Requirement:
In the data below, find every line with the word "stage" and copy it.

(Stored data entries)
● ● ● ● ●

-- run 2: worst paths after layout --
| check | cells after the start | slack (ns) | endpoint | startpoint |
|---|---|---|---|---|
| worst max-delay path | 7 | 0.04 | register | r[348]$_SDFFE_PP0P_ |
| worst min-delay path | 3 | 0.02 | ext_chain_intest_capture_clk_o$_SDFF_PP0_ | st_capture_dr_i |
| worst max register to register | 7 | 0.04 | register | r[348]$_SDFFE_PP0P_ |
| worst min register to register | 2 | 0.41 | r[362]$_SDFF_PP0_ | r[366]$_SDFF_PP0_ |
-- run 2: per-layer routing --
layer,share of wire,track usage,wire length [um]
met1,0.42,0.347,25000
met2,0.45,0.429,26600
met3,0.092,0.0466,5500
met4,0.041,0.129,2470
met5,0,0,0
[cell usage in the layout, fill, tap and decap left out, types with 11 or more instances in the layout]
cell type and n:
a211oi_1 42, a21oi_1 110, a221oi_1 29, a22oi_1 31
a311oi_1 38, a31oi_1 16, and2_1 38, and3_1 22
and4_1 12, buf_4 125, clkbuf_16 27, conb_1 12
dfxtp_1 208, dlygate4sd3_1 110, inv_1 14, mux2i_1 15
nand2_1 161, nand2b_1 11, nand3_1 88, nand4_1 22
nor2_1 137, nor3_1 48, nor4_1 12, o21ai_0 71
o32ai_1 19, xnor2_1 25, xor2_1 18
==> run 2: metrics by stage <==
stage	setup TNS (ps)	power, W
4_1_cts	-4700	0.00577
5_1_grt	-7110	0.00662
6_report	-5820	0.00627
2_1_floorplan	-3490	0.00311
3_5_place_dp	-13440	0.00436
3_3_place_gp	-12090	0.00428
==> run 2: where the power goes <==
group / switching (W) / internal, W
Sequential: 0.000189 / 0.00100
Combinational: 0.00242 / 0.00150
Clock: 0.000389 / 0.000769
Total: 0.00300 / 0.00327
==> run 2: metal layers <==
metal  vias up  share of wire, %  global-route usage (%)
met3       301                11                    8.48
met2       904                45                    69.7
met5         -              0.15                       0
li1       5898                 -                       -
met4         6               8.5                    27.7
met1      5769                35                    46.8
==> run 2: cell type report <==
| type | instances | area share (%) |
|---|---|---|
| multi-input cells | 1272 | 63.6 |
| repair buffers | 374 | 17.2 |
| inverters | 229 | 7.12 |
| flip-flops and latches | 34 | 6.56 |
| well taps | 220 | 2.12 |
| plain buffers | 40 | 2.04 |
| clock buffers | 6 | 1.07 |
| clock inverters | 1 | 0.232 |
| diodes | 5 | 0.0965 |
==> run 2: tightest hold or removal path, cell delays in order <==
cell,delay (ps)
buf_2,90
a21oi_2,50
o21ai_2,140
[src/pkg/coau_consts.svh]
`ifndef COAU_CONSTS_SVH
`define COAU_CONSTS_SVH
`define COAU_PC_RESET 16'h0000
`define COAU_REG_RESET 8'h00
`define COAU_FLAG_RESET 8'h02
`define COAU_FLAG_BANK_BIT 4
`define COAU_LEN_SHORT 16'h0002
`define COAU_LEN_LONG 16'h0003
`define COAU_MODE_LSB 0
`define COAU_DST_LSB 3
`define COAU_SPACE_BIT 5
`define COAU_ARITH_BIT 6
`endif

[src/pkg/coau_pkg.sv]
`default_nettype none
package coau_pkg;
	typedef enum logic [2:0] {
		COAU_SRC_IMM = 3'h0,
		COAU_SRC_DIR = 3'h1,
		COAU_SRC_IDX = 3'h2,
		COAU_DST_DIR = 3'h3,
		COAU_DST_IDX = 3'h4,
		COAU_DST_DIR_IMM = 3'h5,
		COAU_DST_IDX_IMM = 3'h6,
		COAU_MODE_NONE = 3'h7
	} coau_mode_t;
	typedef enum logic [1:0] {
		COAU_REG_ACC = 2'h0,
		COAU_REG_FLAG = 2'h1,
		COAU_REG_SP = 2'h2,
		COAU_REG_IDX = 2'h3
	} coau_reg_t;
	typedef enum logic [3:0] {
		COAU_ST_FETCH = 4'h1,
		COAU_ST_OPER = 4'h2,
		COAU_ST_READ = 4'h4,
		COAU_ST_WRITE = 4'h8
	} coau_state_t;
endpackage
`default_nettype wire

[src/coau_alu.sv]
`default_nettype none
module coau_alu (
	input wire logic clk,
	input wire logic reset,
	input wire logic arith,
	input wire logic [7:0] src,
	input wire logic [7:0] other,
	output logic [7:0] result
);
	typedef struct packed {
		logic [7:0] result;
	} coau_alu_state_t;
	coau_alu_state_t r, next_r;
	always_comb begin
		next_r = r;
		// arithmetic combines both sources; a move passes the source
		next_r.result = arith ? 8'(src + other) : src;
		if (reset) begin
			next_r.result = 8'h00;
		end
	end
	always_ff @(posedge clk) begin
		r <= next_r;
	end
	assign result = r.result;
endmodule
`default_nettype wire

[src/coau_core.sv]
`include "coau_consts.svh"
`default_nettype none
// Functional notes
// - 16-bit program counter, clears at reset, no software access.
// - immediate source uses operand literal; writes A, F, SP or X per opcode.
// - immediate arithmetic combines destination register with the literal.
// - five single-operand modes are two bytes long.
// - destination-immediate modes are three bytes long.
// - direct source reads location at operand; result to A or X.
// - indexed source address is index register plus operand.
// - source-mode arithmetic uses selected A or X as second operand and result.
// - direct destination writes A or X to operand address; arithmetic reads it.
// - indexed destination writes accumulator to X plus operand; A unchanged.
// - direct-destination-immediate: operand1 address, operand2 source.
// - indexed-destination-immediate: X plus operand1 target, operand2 source.
// - 8-bit index register clears at reset, feeds every indexed mode.
// - flag bit 4 selects register-space bank.
module coau_core (
	input wire logic clk,
	input wire logic reset,
	output logic [15:0] fetch_addr,
	input wire logic [7:0] fetch_data,
	output logic [7:0] mem_addr,
	output logic mem_reg_space,
	output logic register_bank_select,
	output logic mem_rd,
	output logic mem_wr,
	output logic [7:0] mem_wdata,
	input wire logic [7:0] mem_rdata,
	output logic [7:0] accumulator,
	output logic [7:0] index_reg,
	output logic [7:0] flags,
	output logic [7:0] stack_pointer
);
	import coau_pkg::*;

	typedef struct packed {
		coau_state_t state;
		logic [15:0] program_counter;
		logic [7:0] acc;
		logic [7:0] idx;
		logic [7:0] flg;
		logic [7:0] sp;
		logic [7:0] opcode;
		logic [7:0] op1;
		logic [1:0] nbytes;
		logic [7:0] maddr;
		logic space;
		logic rd;
		logic wr;
		logic [7:0] wdata;
		logic [7:0] other;
	} coau_core_state_t;

	coau_core_state_t r, next_r;
	logic [7:0] alu_result;

	// opcode layout: [2:0] mode, [4:3] register, [5] register space, [6] arithmetic
	function automatic coau_mode_t op_mode(input logic [7:0] op);
		op_mode = coau_mode_t'(op[`COAU_MODE_LSB +: 3]);
	endfunction

	function automatic logic [1:0] op_len(input logic [7:0] op);
		coau_mode_t m;
		m = op_mode(op);
		if (m == COAU_DST_DIR_IMM || m == COAU_DST_IDX_IMM) begin
			op_len = 2'h3;
		end else begin
			op_len = 2'h2;
		end
	endfunction

	function automatic logic [7:0] reg_value(input coau_core_state_t s, input coau_reg_t sel);
		case (sel)
			COAU_REG_ACC: reg_value = s.acc;
			COAU_REG_FLAG: reg_value = s.flg;
			COAU_REG_SP: reg_value = s.sp;
			default: reg_value = s.idx;
		endcase
	endfunction

	coau_mode_t mode;
	coau_reg_t sel;
	logic arith;
	logic [7:0] imm_other;
	assign mode = op_mode(r.opcode);
	assign sel = coau_reg_t'(r.opcode[`COAU_DST_LSB +: 2]);
	assign arith = r.opcode[`COAU_ARITH_BIT];
	assign imm_other = reg_value(r, sel);

	// alu registers its result, so every mode except COAU_MODE_NONE passes READ and WRITE takes it one cycle later
	coau_alu u_alu (
		.clk(clk),
		.reset(reset),
		.arith(arith),
		.src((r.state == COAU_ST_READ && mode inside {COAU_SRC_DIR, COAU_SRC_IDX})
			? mem_rdata : r.wdata),
		.other((r.state == COAU_ST_READ && mode inside {COAU_DST_DIR, COAU_DST_IDX,
			COAU_DST_DIR_IMM, COAU_DST_IDX_IMM}) ? mem_rdata : r.other),
		.result(alu_result)
	);

	always_comb begin
		next_r = r;
		next_r.rd = 1'b0;
		next_r.wr = 1'b0;
		case (r.state)
			COAU_ST_FETCH: begin
				next_r.opcode = fetch_data;
				next_r.nbytes = op_len(fetch_data);
				next_r.program_counter = r.program_counter + 16'h0001;
				next_r.state = COAU_ST_OPER;
			end
			COAU_ST_OPER: begin
				next_r.program_counter = r.program_counter + 16'h0001;
				next_r.space = r.opcode[`COAU_SPACE_BIT];
				case (mode)
					COAU_SRC_IMM: begin
						next_r.wdata = fetch_data;
						next_r.other = imm_other;
						next_r.state = COAU_ST_READ;
						next_r.rd = 1'b1;
					end
					COAU_SRC_DIR, COAU_DST_DIR: begin
						next_r.maddr = fetch_data;
						next_r.other = (sel == COAU_REG_IDX) ? r.idx : r.acc;
						next_r.wdata = next_r.other;
						next_r.rd = 1'b1;
						next_r.state = COAU_ST_READ;
					end
					COAU_SRC_IDX, COAU_DST_IDX: begin
						next_r.maddr = 8'(r.idx + fetch_data);
						next_r.other = (mode == COAU_DST_IDX) ? r.acc
							: ((sel == COAU_REG_IDX) ? r.idx : r.acc);
						next_r.wdata = next_r.other;
						next_r.rd = 1'b1;
						next_r.state = COAU_ST_READ;
					end
					COAU_DST_DIR_IMM, COAU_DST_IDX_IMM: begin
						if (r.nbytes == 2'h3) begin
							next_r.op1 = fetch_data;
							next_r.nbytes = 2'h1;
						end else begin
							next_r.maddr = (mode == COAU_DST_IDX_IMM)
								? 8'(r.idx + r.op1) : r.op1;
							next_r.wdata = fetch_data;
							next_r.other = fetch_data;
							next_r.rd = 1'b1;
							next_r.state = COAU_ST_READ;
						end
					end
					default: next_r.state = COAU_ST_FETCH;
				endcase
			end
			COAU_ST_READ: begin
				next_r.state = COAU_ST_WRITE;
			end
			COAU_ST_WRITE: begin
				next_r.state = COAU_ST_FETCH;
				case (mode)
					COAU_SRC_IMM: begin
						case (sel)
							COAU_REG_ACC: next_r.acc = alu_result;
							COAU_REG_FLAG: next_r.flg = alu_result;
							COAU_REG_SP: next_r.sp = alu_result;
							default: next_r.idx = alu_result;
						endcase
					end
					COAU_SRC_DIR, COAU_SRC_IDX: begin
						if (sel == COAU_REG_IDX) begin
							next_r.idx = alu_result;
						end else begin
							next_r.acc = alu_result;
						end
					end
					default: begin
						// memory destinations leave the accumulator untouched
						next_r.wdata = alu_result;
						next_r.wr = 1'b1;
					end
				endcase
			end
			default: next_r.state = COAU_ST_FETCH;
		endcase
		// immediate mode marks rd only to reuse the alu path; no bus read there
		if (r.state == COAU_ST_OPER && mode == COAU_SRC_IMM) begin
			next_r.rd = 1'b0;
		end
		if (reset) begin
			next_r.state = COAU_ST_FETCH;
			next_r.program_counter = `COAU_PC_RESET;
			next_r.acc = `COAU_REG_RESET;
			next_r.idx = `COAU_REG_RESET;
			next_r.flg = `COAU_FLAG_RESET;
			next_r.sp = `COAU_REG_RESET;
			next_r.opcode = 8'h00;
			next_r.op1 = 8'h00;
			next_r.nbytes = 2'h0;
			next_r.maddr = 8'h00;
			next_r.space = 1'b0;
			next_r.rd = 1'b0;
			next_r.wr = 1'b0;
			next_r.wdata = 8'h00;
			next_r.other = 8'h00;
		end
	end

	always_ff @(posedge clk) begin
		r <= next_r;
	end

	// program counter is visible only as the fetch address, never as data
	assign fetch_addr = r.program_counter;
	assign mem_addr = r.maddr;
	assign mem_reg_space = r.space;
	assign register_bank_select = r.flg[`COAU_FLAG_BANK_BIT];
	assign mem_rd = r.rd;
	assign mem_wr = r.wr;
	assign mem_wdata = r.wdata;
	assign accumulator = r.acc;
	assign index_reg = r.idx;
	assign flags = r.flg;
	assign stack_pointer = r.sp;
endmodule
`default_nettype wire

● ● ● ● ●

Exercise answer:
==> run 2: metrics by stage <==
stage	setup TNS (ps)	power, W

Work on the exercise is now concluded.